Giovedì 5 maggio a Terni si svolti i funerali del Brigadiere Capo Domenico Fiumene, in servizio presso la Centrale Operativa del Comando Provinciale Carabinieri di Terni, in una chiesa affollata per stringere l’ultimo simbolico abbraccio a Domenico. Al termine ha preso la parola, per un ricordo, Arianna, la figlia del Brigadiere Capo Fiumene. Una lettera accorata, che ha fatto commuovere tutti i presenti, l’immagine dell’ammirazione di una figlia per un padre “super eroe”, l’eroe silenzioso di ogni giorno, lontano dai riflettori e dai riconoscimenti, un servitore della comunità, sempre presente nei momenti del bisogno.

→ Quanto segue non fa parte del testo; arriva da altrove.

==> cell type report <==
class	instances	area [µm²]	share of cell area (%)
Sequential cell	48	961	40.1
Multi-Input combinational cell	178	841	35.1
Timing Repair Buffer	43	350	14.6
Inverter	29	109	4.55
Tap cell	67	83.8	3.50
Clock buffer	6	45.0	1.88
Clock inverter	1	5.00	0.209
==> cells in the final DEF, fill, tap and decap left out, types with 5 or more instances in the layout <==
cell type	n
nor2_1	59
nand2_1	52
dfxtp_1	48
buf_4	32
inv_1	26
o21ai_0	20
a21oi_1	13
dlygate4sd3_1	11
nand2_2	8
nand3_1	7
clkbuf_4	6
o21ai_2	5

Ero molto fiera del lavoro che faceva – ha detto Arianna – anzi non vedevo l’ora che me lo chiedessero per potermi vantare e dire, papà è un brigadiere capo, ufficiale di polizia giudiziaria”.”Non si tirava mai indietro ci metteva tutto se stesso, si scervellava finché non trovava la soluzione, e la soluzione, alla fine, la trovava; l’importante era fare bene il suo lavoro”. “In centrale  lo chiamavano Oxford, per la sua intelligenza; papà era un grande, era er mejo, come dicono a Roma”.  Come riporta Terni in Rete, infatti, il Brigadiere Capo Fiumene, era di origini romane ma da tanti anni prestava servizio al Comando di Terni.

Se dovessi riassumere mio padre in tre parole, direi: amore, passione rispetto; era il classico papà – ha detto Arianna , fra gli applausi dei colleghi carabinieri – che dà la precedenza al lavoro perché è la sua passione ma che lo fa per assicurarsi che non ti manchi nulla“. Il rito funebre si è concluso con la preghiera del carabiniere, alla Virgo Fidelis.